Unfazed by failure, PTC Therapeutics to appeal negative EMA decision on its disaster prone Duchenne drug
PTC Therapeutics’ bid to expand the approval of its Duchenne muscular dystrophy drug in Europe has been unsuccessful. The New Jersey-based drugmaker is not known for taking no for an answer and will appeal the decision, it said on Friday.
The drug, ataluren, has a checkered past, littered with failed trials.
In Europe, the drug — branded as Translarna — was conditionally approved by the EMA in 2014 to treat patients aged 2 and older with DMD who are able to walk, just ahead of the readout of a late-stage study, which showed the drug had failed.
The EMA has now refused to back the drug’s use in non-ambulatory patients based on the fresh data provided by PTC. The company presented data from a study involving 94 patients with nonsense mutation DMD — of which 44 were non-ambulatory. The study was powered to assess the long-term safety of Translarna, but also investigated the effectiveness of the treatment in patients unable to walk, measuring changes in lung function, versus historical data, the EMA said.
The EMA concluded the data did not establish the drug’s balance of benefits and risks in non-ambulatory patients. “The fact that Translarna is handled by the body in a similar way in patients who can walk and those who cannot was not enough to confirm the effectiveness of Translarna in these patients. This is because patients unable to walk are at a more advanced stage of the disease and have reduced muscle mass and therefore the benefits of treatment may be different. The additional data from the study could also not confirm the benefit of Translarna in patients no longer able to walk because there were problems with the way data from the CINRG (historical data) database, which was used to indirectly compare the effects of Translarna, were selected and analysed,” the EMA said.
PTC, on Friday, said it planned to request a re-examination in the coming weeks and expects the review to last roughly 4 months. The company’s shares $PTCT slipped about 5% to $41 before the bell.
Under the conditional approval, the EMA assesses the drug’s approvability on an annual basis.
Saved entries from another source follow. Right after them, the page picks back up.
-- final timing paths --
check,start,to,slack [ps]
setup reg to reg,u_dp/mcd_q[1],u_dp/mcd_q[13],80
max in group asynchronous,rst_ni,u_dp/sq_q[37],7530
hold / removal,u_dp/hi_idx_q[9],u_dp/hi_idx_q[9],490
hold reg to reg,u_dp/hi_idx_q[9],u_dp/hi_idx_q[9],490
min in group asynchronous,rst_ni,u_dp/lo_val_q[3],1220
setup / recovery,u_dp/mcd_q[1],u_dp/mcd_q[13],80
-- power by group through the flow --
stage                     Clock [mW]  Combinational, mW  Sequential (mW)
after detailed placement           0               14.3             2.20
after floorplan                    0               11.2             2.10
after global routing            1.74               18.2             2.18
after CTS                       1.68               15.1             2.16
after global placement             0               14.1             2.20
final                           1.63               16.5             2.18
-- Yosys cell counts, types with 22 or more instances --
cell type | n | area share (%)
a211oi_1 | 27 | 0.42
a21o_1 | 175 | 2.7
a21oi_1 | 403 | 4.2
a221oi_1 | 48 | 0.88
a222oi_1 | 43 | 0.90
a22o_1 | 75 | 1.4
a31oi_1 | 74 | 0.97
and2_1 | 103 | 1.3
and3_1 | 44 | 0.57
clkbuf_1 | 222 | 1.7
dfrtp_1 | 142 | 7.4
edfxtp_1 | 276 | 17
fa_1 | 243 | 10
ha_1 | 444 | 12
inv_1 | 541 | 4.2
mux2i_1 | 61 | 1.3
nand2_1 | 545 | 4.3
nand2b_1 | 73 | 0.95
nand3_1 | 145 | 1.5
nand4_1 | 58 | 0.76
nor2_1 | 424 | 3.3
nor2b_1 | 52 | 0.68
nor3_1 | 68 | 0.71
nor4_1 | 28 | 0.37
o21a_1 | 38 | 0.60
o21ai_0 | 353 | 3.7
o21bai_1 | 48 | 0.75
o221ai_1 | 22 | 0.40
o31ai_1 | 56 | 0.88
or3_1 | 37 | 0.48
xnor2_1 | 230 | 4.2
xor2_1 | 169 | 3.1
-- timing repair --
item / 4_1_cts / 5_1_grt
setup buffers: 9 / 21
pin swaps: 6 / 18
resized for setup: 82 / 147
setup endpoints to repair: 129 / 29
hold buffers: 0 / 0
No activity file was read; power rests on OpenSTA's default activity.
### config.mk
export PLATFORM = sky130hd
export DESIGN_NAME = min_tracking_stack
export DESIGN_NICKNAME = d
export VERILOG_FILES = /design/src/rtl/core/mts_pkg.sv /design/src/rtl/core/mts_ram.sv /design/src/rtl/core/mts_ctrl.sv /design/src/rtl/core/mts_dp.sv /design/src/rtl/core/min_tracking_stack.sv
export SDC_FILE = /design/constraint.sdc
export NUM_CORES = 2
export LEC_CHECK = 0
export BUFFER_PORTS_ARGS = -buffer_cell sky130_fd_sc_hd__buf_2
export CAP_MARGIN = 20
export CORE_MARGIN = 3
export CORE_UTILIZATION = 59
export CTS_BUF_LIST = sky130_fd_sc_hd__clkbuf_4 sky130_fd_sc_hd__clkbuf_8 sky130_fd_sc_hd__clkbuf_16
export CTS_CLUSTER_SIZE = 14
export DETAILED_ROUTE_END_ITERATION = 16
export PLACE_DENSITY = 0.75
export SLEW_MARGIN = 20
export SYNTH_ARGS = -nofsm -noshare
export SYNTH_HDL_FRONTEND = slang
export SYNTH_SLANG_ARGS = --single-unit
### constraint.sdc
create_clock -name i_clk -period 8.2 [get_ports i_clk]
set_clock_uncertainty 0.2 [all_clocks]
set_input_delay 2.05 -clock i_clk [delete_from_list [all_inputs] [get_ports i_clk]]
set_output_delay 2.05 -clock i_clk [all_outputs]
set_load 0.02 [all_outputs]
**src/hdl/dop_pkg.sv**
```systemverilog
// -----------------------------------------------------------------------------
// dop_pkg
// Shared types and constants for the DHCP option parser.
// -----------------------------------------------------------------------------
package dop_pkg;

  localparam logic [7:0] TAG_PAD    = 8'd0;
  localparam logic [7:0] TAG_SUBNET = 8'd1;
  localparam logic [7:0] TAG_ROUTER = 8'd3;
  localparam logic [7:0] TAG_DNS    = 8'd6;
  localparam logic [7:0] TAG_LEASE  = 8'd51;
  localparam logic [7:0] TAG_TYPE   = 8'd53;
  localparam logic [7:0] TAG_SERVER = 8'd54;
  localparam logic [7:0] TAG_RENEW  = 8'd58;
  localparam logic [7:0] TAG_REBIND = 8'd59;
  localparam logic [7:0] TAG_END    = 8'd255;

  // Accepted input byte as held in the input register
  typedef struct packed {
    logic [7:0] data;
    logic       last;
  } in_item_t;

  // One packet summary
  typedef struct packed {
    logic        parse_ok;
    logic        type_seen;
    logic [7:0]  message_type;
    logic [31:0] subnet_mask;
    logic [31:0] router_address;
    logic [31:0] dns_primary;
    logic [31:0] dns_backup;
    logic [31:0] server_identifier;
    logic [31:0] lease_seconds;
    logic [31:0] renew_seconds;
    logic [31:0] rebind_seconds;
  } summary_t;

endpackage

```
**src/hdl/dhcp_option_parser_unit.sv**
```systemverilog
// -----------------------------------------------------------------------------
// dhcp_option_parser_unit
// DHCP options-area parser: cookie check, TLV walk, one summary per packet.
// -----------------------------------------------------------------------------
//  channel | handshake            | payload
//  --------+----------------------+-------------------------------------------
//  in      | in_valid / in_ready  | data_byte, last_byte
//  out     | out_valid / out_ready| parse_ok, type_seen, message_type, fields
//
//  One byte per cycle unless a last byte waits on a full result register; the
//  parse is combinational logic between input and state/result registers.
//  The summary loads when the core takes the last byte from the input register.
//  Reset (rst, synchronous) returns the core to the cookie phase with all core fields zero.
//  A last byte waits in the input register while the result register is full
//  and not taken; other bytes keep flowing regardless of the output side.
// -----------------------------------------------------------------------------
module dhcp_option_parser_unit
  import dop_pkg::*;
(
  input  logic        clk,
  input  logic        rst,
  input  logic        in_valid,
  output logic        in_ready,
  input  logic [7:0]  data_byte,
  input  logic        last_byte,
  output logic        out_valid,
  input  logic        out_ready,
  output logic        parse_ok,
  output logic        type_seen,
  output logic [7:0]  message_type,
  output logic [31:0] subnet_mask,
  output logic [31:0] router_address,
  output logic [31:0] dns_primary,
  output logic [31:0] dns_backup,
  output logic [31:0] server_identifier,
  output logic [31:0] lease_seconds,
  output logic [31:0] renew_seconds,
  output logic [31:0] rebind_seconds
);

  logic     item_valid;
  in_item_t item;
  logic     take;
  logic     emit;
  logic     out_free;
  summary_t summary;
  summary_t summary_q;

  dop_in_stage u_in (
    .clk        (clk),
    .rst        (rst),
    .in_valid   (in_valid),
    .in_ready   (in_ready),
    .data_byte  (data_byte),
    .last_byte  (last_byte),
    .take       (take),
    .item_valid (item_valid),
    .item       (item)
  );

  dop_core u_core (
    .clk        (clk),
    .rst        (rst),
    .item_valid (item_valid),
    .item       (item),
    .out_free   (out_free),
    .take       (take),
    .emit       (emit),
    .summary    (summary)
  );

  dop_out_stage u_out (
    .clk        (clk),
    .rst        (rst),
    .load       (emit),
    .summary_in (summary),
    .out_free   (out_free),
    .out_valid  (out_valid),
    .out_ready  (out_ready),
    .summary_q  (summary_q)
  );

  assign parse_ok          = summary_q.parse_ok;
  assign type_seen         = summary_q.type_seen;
  assign message_type      = summary_q.message_type;
  assign subnet_mask       = summary_q.subnet_mask;
  assign router_address    = summary_q.router_address;
  assign dns_primary       = summary_q.dns_primary;
  assign dns_backup        = summary_q.dns_backup;
  assign server_identifier = summary_q.server_identifier;
  assign lease_seconds     = summary_q.lease_seconds;
  assign renew_seconds     = summary_q.renew_seconds;
  assign rebind_seconds    = summary_q.rebind_seconds;

  // never overwrite a summary that is still waiting
  a_no_overwrite: assert property (@(posedge clk) disable iff (rst)
    emit |-> (!out_valid || out_ready))
    else $error("summary loaded over a pending transaction");

  // input stalls only behind a last byte blocked by a full result register
  a_stall_cause: assert property (@(posedge clk) disable iff (rst)
    !in_ready |-> (item_valid && item.last && out_valid && !out_ready))
    else $error("input stalled without a blocked last byte");

  // a taken result with no new load leaves the result register empty
  a_drain: assert property (@(posedge clk) disable iff (rst)
    (out_valid && out_ready && !emit) |=> !out_valid)
    else $error("result still valid after transaction");

endmodule

```
**src/hdl/dop_in_stage.sv**
```systemverilog
// -----------------------------------------------------------------------------
// dop_in_stage
// Input register: holds one option byte until the parse core takes it.
// -----------------------------------------------------------------------------
module dop_in_stage
  import dop_pkg::*;
(
  input  logic       clk,
  input  logic       rst,
  input  logic       in_valid,
  output logic       in_ready,
  input  logic [7:0] data_byte,
  input  logic       last_byte,
  input  logic       take,
  output logic       item_valid,
  output in_item_t   item
);

  assign in_ready = !item_valid || take;

  always_ff @(posedge clk) begin
    if (rst) begin
      item_valid <= 1'b0;
    end else if (in_ready) begin
      item_valid <= in_valid;
    end
    if (in_valid && in_ready) begin
      item.data <= data_byte;
      item.last <= last_byte;
    end
  end

endmodule

```
**src/hdl/dop_core.sv**
```systemverilog
// -----------------------------------------------------------------------------
// dop_core
// Option walk: cookie check, tag-length-value tracking and field capture.
// -----------------------------------------------------------------------------
module dop_core
  import dop_pkg::*;
(
  input  logic     clk,
  input  logic     rst,
  input  logic     item_valid,
  input  in_item_t item,
  input  logic     out_free,
  output logic     take,
  output logic     emit,
  output summary_t summary
);

  typedef enum logic [2:0] {
    PH_COOKIE, PH_TAG, PH_LEN, PH_VALUE, PH_DONE, PH_BAD
  } phase_t;

  localparam logic [2:0] SLOT_SUBNET = 3'd0;
  localparam logic [2:0] SLOT_ROUTER = 3'd1;
  localparam logic [2:0] SLOT_DNS1   = 3'd2;
  localparam logic [2:0] SLOT_DNS2   = 3'd3;
  localparam logic [2:0] SLOT_SERVER = 3'd4;
  localparam logic [2:0] SLOT_LEASE  = 3'd5;
  localparam logic [2:0] SLOT_RENEW  = 3'd6;
  localparam logic [2:0] SLOT_REBIND = 3'd7;
  localparam logic [3:0] POS_SAT     = 4'd8;

  function automatic logic [7:0] cookie_byte(input logic [1:0] idx);
    case (idx)
      2'd0:    cookie_byte = 8'd99;
      2'd1:    cookie_byte = 8'd130;
      2'd2:    cookie_byte = 8'd83;
      default: cookie_byte = 8'd99;
    endcase
  endfunction

  phase_t      phase, phase_next;
  logic [3:0]  pos, pos_next;       // cookie index or value index, saturates at 8
  logic [7:0]  tag, tag_next;
  logic [7:0]  remaining, remaining_next;
  logic [31:0] fields [8];
  logic [31:0] fields_next [8];
  logic [7:0]  type_value, type_value_next;
  logic        type_found, type_found_next;
  logic        cookie_ok, cookie_ok_next;
  logic        end_found, end_found_next;

  logic        slot_hit;
  logic [2:0]  slot;
  logic [1:0]  lane;
  logic [7:0]  b;

  assign b    = item.data;
  assign take = item_valid && (!item.last || out_free);
  assign emit = take && item.last;
  assign lane = 2'd3 - pos[1:0];

  always_comb begin
    slot_hit = 1'b1;
    case (tag)
      TAG_SUBNET: slot = SLOT_SUBNET;
      TAG_ROUTER: slot = SLOT_ROUTER;
      TAG_DNS:    slot = SLOT_DNS1;
      TAG_SERVER: slot = SLOT_SERVER;
      TAG_LEASE:  slot = SLOT_LEASE;
      TAG_RENEW:  slot = SLOT_RENEW;
      TAG_REBIND: slot = SLOT_REBIND;
      default: begin
        slot     = SLOT_SUBNET;
        slot_hit = 1'b0;
      end
    endcase
  end

  always_comb begin
    phase_next      = phase;
    pos_next        = pos;
    tag_next        = tag;
    remaining_next  = remaining;
    fields_next     = fields;
    type_value_next = type_value;
    type_found_next = type_found;
    cookie_ok_next  = cookie_ok;
    end_found_next  = end_found;
    case (phase)
      PH_COOKIE: begin
        if (b != cookie_byte(pos[1:0])) begin
          cookie_ok_next = 1'b0;
          phase_next     = PH_BAD;
        end else if (pos[1:0] == 2'd3) begin
          pos_next   = '0;
          phase_next = PH_TAG;
        end else begin
          pos_next = pos + 4'd1;
        end
      end
      PH_TAG: begin
        if (b == TAG_END) begin
          end_found_next = 1'b1;
          phase_next     = PH_DONE;
        end else if (b != TAG_PAD) begin
          tag_next   = b;
          phase_next = PH_LEN;
        end
      end
      PH_LEN: begin
        if (slot_hit) fields_next[slot] = '0;
        if (tag == TAG_DNS && b > 8'd4) fields_next[SLOT_DNS2] = '0;
        if (tag == TAG_TYPE) begin
          type_found_next = 1'b1;
          type_value_next = '0;
        end
        remaining_next = b;
        pos_next       = '0;
        phase_next     = (b == 8'd0) ? PH_TAG : PH_VALUE;
      end
      PH_VALUE: begin
        // byte i at bits 31-8(i%4); bytes past the fourth drop but DNS i<8 (backup)
        if (slot_hit && pos < 4'd4)
          fields_next[slot][{lane, 3'b000} +: 8] = fields[slot][{lane, 3'b000} +: 8] | b;
        if (tag == TAG_DNS && pos >= 4'd4 && pos < POS_SAT)
          fields_next[SLOT_DNS2][{lane, 3'b000} +: 8] =
            fields[SLOT_DNS2][{lane, 3'b000} +: 8] | b;
        if (tag == TAG_TYPE && pos == 4'd0) type_value_next = b;
        if (pos < POS_SAT) pos_next = pos + 4'd1;
        remaining_next = remaining - 8'd1;
        if (remaining == 8'd1) phase_next = PH_TAG;
      end
      default: ;
    endcase
  end

  always_comb begin
    summary.parse_ok          = cookie_ok_next && end_found_next;
    summary.type_seen         = type_found_next;
    summary.message_type      = type_value_next;
    summary.subnet_mask       = fields_next[SLOT_SUBNET];
    summary.router_address    = fields_next[SLOT_ROUTER];
    summary.dns_primary       = fields_next[SLOT_DNS1];
    summary.dns_backup        = fields_next[SLOT_DNS2];
    summary.server_identifier = fields_next[SLOT_SERVER];
    summary.lease_seconds     = fields_next[SLOT_LEASE];
    summary.renew_seconds     = fields_next[SLOT_RENEW];
    summary.rebind_seconds    = fields_next[SLOT_REBIND];
  end

  always_ff @(posedge clk) begin
    if (rst || emit) begin
      // start the next packet from a clean state
      phase      <= PH_COOKIE;
      pos        <= '0;
      tag        <= '0;
      remaining  <= '0;
      fields     <= '{default: '0};
      type_value <= '0;
      type_found <= 1'b0;
      cookie_ok  <= 1'b1;
      end_found  <= 1'b0;
    end else if (take) begin
      phase      <= phase_next;
      pos        <= pos_next;
      tag        <= tag_next;
      remaining  <= remaining_next;
      fields     <= fields_next;
      type_value <= type_value_next;
      type_found <= type_found_next;
      cookie_ok  <= cookie_ok_next;
      end_found  <= end_found_next;
    end
  end

endmodule

```
**src/hdl/dop_out_stage.sv**
```systemverilog
// -----------------------------------------------------------------------------
// dop_out_stage
// Result register: holds one packet summary until the consumer takes it.
// -----------------------------------------------------------------------------
module dop_out_stage
  import dop_pkg::*;
(
  input  logic     clk,
  input  logic     rst,
  input  logic     load,
  input  summary_t summary_in,
  output logic     out_free,
  output logic     out_valid,
  input  logic     out_ready,
  output summary_t summary_q
);

  assign out_free = !out_valid || out_ready;

  always_ff @(posedge clk) begin
    if (rst) begin
      out_valid <= 1'b0;
    end else if (load) begin
      out_valid <= 1'b1;
    end else if (out_ready) begin
      out_valid <= 1'b0;
    end
    if (load) begin
      summary_q <= summary_in;
    end
  end

endmodule

```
As expectations that the EMA would rescind its backing grew after the failed Phase III trial, PTC was given a reprieve in 2016 when the regulator allowed the company to keep the drug on the market if an additional study confirmed its effect.
The study is designed to be a placebo-controlled, 18-month trial, followed by an 18-month extension study — with data was expected in 2021. But, in a filing posted in March this year, PTC acknowledged the study is running behind schedule, due to slower-than-expected enrollment, and that it has asked the EMA for an extension. Meanwhile, the company’s bid to convince the EMA to grant Translarna full approval, from conditional approval, has been denied.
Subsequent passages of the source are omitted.